We propose E-MD3C ($\underline{E}$fficient $\underline{M}$asked $\underline{D}$iffusion Transformer with Disentangled $\underline{C}$onditions and $\underline{C}$ompact $\underline{C}$ollector), a highly efficient framework for zero-shot object image customization. Unlike prior works reliant on resource-intensive Unet architectures, our approach employs lightweight masked diffusion transformers operating on latent patches, offering significantly improved computational efficiency. The framework integrates three core components: (1) an efficient masked diffusion transformer for processing autoencoder latents, (2) a disentangled condition design that ensures compactness while preserving background alignment and fine details, and (3) a learnable Conditions Collector that consolidates multiple inputs into a compact representation for efficient denoising and learning. E-MD3C outperforms the existing approach on the VITON-HD dataset across metrics such as PSNR, FID, SSIM, and LPIPS, demonstrating clear advantages in parameters, memory efficiency, and inference speed. With only $\frac{1}{4}$ of the parameters, our Transformer-based 468M model delivers $2.5\times$ faster inference and uses $\frac{2}{3}$ of the GPU memory compared to an 1720M Unet-based latent diffusion model.

Figures (14)

• Figure 1: Existing Approach Inefficiency. The current model (black) demands significant parameters, memory, and inference time due to its resource-intensive architecture.
• Figure 2: Object Composition.
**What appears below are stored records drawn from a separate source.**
This is an optimization exercise on Yosys and OpenROAD, whose aim is small area and a short achievable clock period, not a production implementation.
Where RTL was checked, it was by simulation tests only, not by an equivalence proof against the original.
Power and IR drop assume default switching activity.

==> flow/design.v <==
module Router #(
	parameter LINK_WIDTH = 8,
	parameter PORTS = 5,
	parameter BUFFER_DEPTH = 4,
	parameter MESH_DIM = 4,
	parameter ROUTER_ID = 5
)(
	input clk,
	input rst,
	output router_out_wr_en_0,
	output router_out_wr_en_1,
	output router_out_wr_en_2,
	output router_out_wr_en_3,
	output router_out_wr_en_4,
	input [LINK_WIDTH-1:0] router_in_flit_0,
	input [LINK_WIDTH-1:0] router_in_flit_1,
	input [LINK_WIDTH-1:0] router_in_flit_2,
	input [LINK_WIDTH-1:0] router_in_flit_3,
	input [LINK_WIDTH-1:0] router_in_flit_4,
	output [LINK_WIDTH-1:0] router_out_flit_0,
	output [LINK_WIDTH-1:0] router_out_flit_1,
	output [LINK_WIDTH-1:0] router_out_flit_2,
	output [LINK_WIDTH-1:0] router_out_flit_3,
	output [LINK_WIDTH-1:0] router_out_flit_4,
	input router_in_wr_en_0,
	input router_in_wr_en_1,
	input router_in_wr_en_2,
	input router_in_wr_en_3,
	input router_in_wr_en_4,
	output reg router_out_full_0,
	output reg router_out_full_1,
	output reg router_out_full_2,
	output reg router_out_full_3,
	output reg router_out_full_4,
	input router_in_ON_OFF_0,
	input router_in_ON_OFF_1,
	input router_in_ON_OFF_2,
	input router_in_ON_OFF_3,
	input router_in_ON_OFF_4
);
localparam MY_X = ROUTER_ID % MESH_DIM;
localparam MY_Y = ROUTER_ID / MESH_DIM;
wire [7:0] in_flit [0:4];
assign in_flit[0] = router_in_flit_0;
assign in_flit[1] = router_in_flit_1;
assign in_flit[2] = router_in_flit_2;
assign in_flit[3] = router_in_flit_3;
assign in_flit[4] = router_in_flit_4;
wire [4:0] in_wr = {router_in_wr_en_4, router_in_wr_en_3, router_in_wr_en_2,
                    router_in_wr_en_1, router_in_wr_en_0};
wire [4:0] on_off = {router_in_ON_OFF_4, router_in_ON_OFF_3, router_in_ON_OFF_2,
                     router_in_ON_OFF_1, router_in_ON_OFF_0};
reg [7:0] F  [0:4];
reg [7:0] B0 [0:4];
reg [7:0] B1 [0:4];
reg [7:0] B2 [0:4];
reg [4:1] t  [0:4];           
wire [4:0] rd;                
wire [4:0] hr_n [0:4];        
wire [4:0] hreq_n [0:4];      
wire [4:0] fv;
wire [4:0] fvn;               
function [4:0] route(input [7:0] f);
	reg [2:0] dx, dy;
	reg head, xeq, yeq;
	begin
		dx = f[4:2];
		dy = f[7:5];
		head = (f[1:0] == 2'b00);
		xeq = (dx == MY_X);
		yeq = (dy == MY_Y);
		route[0] = head && xeq && !yeq && (dy > MY_Y);
		route[1] = head && !xeq && (dx > MY_X);
		route[2] = head && xeq && !yeq && !(dy > MY_Y);
		route[3] = head && !xeq && !(dx > MY_X);
		route[4] = head && xeq && yeq;
	end
endfunction
genvar k, o;
generate
for (k = 0; k < 5; k = k + 1) begin : q
	wire [4:1] tt = t[k];
	assign fv[k] = tt[1];
	wire reload = rd[k] || !tt[1];
	wire [7:0] nf = tt[2] ? B0[k] : in_flit[k];
	wire nv = tt[2] || in_wr[k];
	assign fvn[k] = reload ? nv : tt[1];
	wire [4:0] r_new = nv ? route(nf) : 5'b00000;
	wire [4:0] r_cur = tt[1] ? route(F[k]) : 5'b00000;
	assign hr_n[k] = reload ? r_new : r_cur;
	for (o = 0; o < 5; o = o + 1) begin : tr
		assign hreq_n[o][k] = hr_n[k][o];
	end
	always @(posedge clk) begin
		if (rst)
			t[k] <= 4'b0000;
		else if (in_wr[k] && !rd[k])
			t[k] <= {tt[3:1], 1'b1};
		else if (rd[k] && !in_wr[k])
			t[k] <= {1'b0, tt[4:2]};
	end
	wire en0 = rd[k] || !tt[2];
	wire [7:0] sh0 = {8{en0 & tt[3]}};
	wire [7:0] in0 = {8{en0 & !tt[3]}};
	wire en1 = rd[k] || !tt[3];
	wire [7:0] sh1 = {8{en1 & tt[4]}};
	wire [7:0] in1 = {8{en1 & !tt[4]}};
	wire [7:0] b0d, b1d;
	sel3 #(8) b0mux (.h(~(sh0 | in0)), .s(sh0), .l(in0), .a(B0[k]), .b(B1[k]), .c(in_flit[k]), .y(b0d));
	sel3 #(8) b1mux (.h(~(sh1 | in1)), .s(sh1), .l(in1), .a(B1[k]), .b(B2[k]), .c(in_flit[k]), .y(b1d));
	always @(posedge clk) begin
		if (reload) F[k] <= nf;
		B0[k] <= b0d;
		B1[k] <= b1d;
		if (rd[k] || !tt[4]) B2[k] <= in_flit[k];
	end
end
endgenerate
always @(posedge clk) begin
	router_out_full_0 <= !rst && t[0][3];
	router_out_full_1 <= !rst && t[1][3];
	router_out_full_2 <= !rst && t[2][3];
	router_out_full_3 <= !rst && t[3][3];
	router_out_full_4 <= !rst && t[4][3];
end
reg  [2:0] last [0:4];        
reg  [1:0] cnt  [0:4];        
reg  [4:0] sel  [0:4];
reg  [4:0] anyq;              
wire [4:0] g    [0:4];        
wire [4:0] send;              
generate
for (o = 0; o < 5; o = o + 1) begin : arb
	wire [2:0] l = last[o];
	wire [4:0] s = sel[o];
	wire done = (cnt[o] == 2'b10);
	assign g[o] = done ? s : (s & fv);
	wire any = anyq[o];           
	assign send[o] = anyq[o] && !on_off[o] && !rst;
	reg [1:0] c_n;
	always @* begin
		c_n = cnt[o];
		if (!on_off[o] && any)
			c_n = done ? 2'b00 : {cnt[o][0], !cnt[o][1]};
	end
	wire done_n = (c_n == 2'b10);
	wire [2:0] enc = {s[4], s[3] | s[2], s[3] | s[1]};
	wire [2:0] l_n = !done ? enc : on_off[o] ? l : 3'd4;
	wire idle_n = done && !on_off[o];
	wire [4:0] h  = hreq_n[o];
	wire [4:0] m  = {l <= 3'd3, l <= 3'd2, l <= 3'd1, l == 3'd0, 1'b0} & {5{!idle_n}};
	wire [4:0] hi = h & m;
	wire [4:0] r  = (|hi) ? hi : h;
	wire [4:0] w  = r & ~{|r[3:0], |r[2:0], |r[1:0], r[0], 1'b0};
	always @(posedge clk) begin
		last[o] <= rst ? 3'd4 : l_n;
		cnt[o] <= rst ? 2'b10 : c_n;
		sel[o] <= rst ? 5'b00000 : done_n ? w : s;
		anyq[o] <= !rst && (done_n ? |h : |(s & fvn));
	end
end
endgenerate
assign rd[0] = |{g[4][0] & !on_off[4], g[3][0] & !on_off[3], g[2][0] & !on_off[2], g[1][0] & !on_off[1], g[0][0] & !on_off[0]};
assign rd[1] = |{g[4][1] & !on_off[4], g[3][1] & !on_off[3], g[2][1] & !on_off[2], g[1][1] & !on_off[1], g[0][1] & !on_off[0]};
assign rd[2] = |{g[4][2] & !on_off[4], g[3][2] & !on_off[3], g[2][2] & !on_off[2], g[1][2] & !on_off[1], g[0][2] & !on_off[0]};
assign rd[3] = |{g[4][3] & !on_off[4], g[3][3] & !on_off[3], g[2][3] & !on_off[2], g[1][3] & !on_off[1], g[0][3] & !on_off[0]};
assign rd[4] = |{g[4][4] & !on_off[4], g[3][4] & !on_off[3], g[2][4] & !on_off[2], g[1][4] & !on_off[1], g[0][4] & !on_off[0]};
function [7:0] xbar(input [4:0] s, input [7:0] f0, input [7:0] f1, input [7:0] f2,
                    input [7:0] f3, input [7:0] f4);
	xbar = ({8{s[0]}} & f0) | ({8{s[1]}} & f1) | ({8{s[2]}} & f2) |
	       ({8{s[3]}} & f3) | ({8{s[4]}} & f4);
endfunction
assign router_out_flit_0 = xbar(sel[0], F[0], F[1], F[2], F[3], F[4]);
assign router_out_flit_1 = xbar(sel[1], F[0], F[1], F[2], F[3], F[4]);
assign router_out_flit_2 = xbar(sel[2], F[0], F[1], F[2], F[3], F[4]);
assign router_out_flit_3 = xbar(sel[3], F[0], F[1], F[2], F[3], F[4]);
assign router_out_flit_4 = xbar(sel[4], F[0], F[1], F[2], F[3], F[4]);
assign router_out_wr_en_0 = send[0];
assign router_out_wr_en_1 = send[1];
assign router_out_wr_en_2 = send[2];
assign router_out_wr_en_3 = send[3];
assign router_out_wr_en_4 = send[4];
endmodule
The 3$^{\text{rd}}$ and 4$^{\text{th}}$ columns show outputs from the existing method and our model. Our model generates images in just over 2 seconds, compared to 7 seconds for the existing approach.
• Figure 3: Zero-shot object customization and its practical applications. Images are generated using our E-MD3C model.
• Figure 4: Overview of the E-MD3C framework for zero-shot object customization. During training, 30% of patched tokens are masked, and the noisy input is processed by the Diffusion Transformer, conditioned on a collected vector ($D=1024$) via AdaLN modulation peebles2023scalable. A mask prediction objective models token relationships. The red arrow$\color{red}\rightarrow$ is training-only, the black arrow$\color{black}\rightarrow$ is used for both training and inference, and the green arrow$\color{green}\rightarrow$ is inference-only.
• Figure 5: Training data with diverse object sizes.In the pixel space ($512 \times 512$), objects of varying sizes and positions train the model, with black areas marking masked objects in bounding boxes. In the latent space ($64 \times 64$), box position is preserved.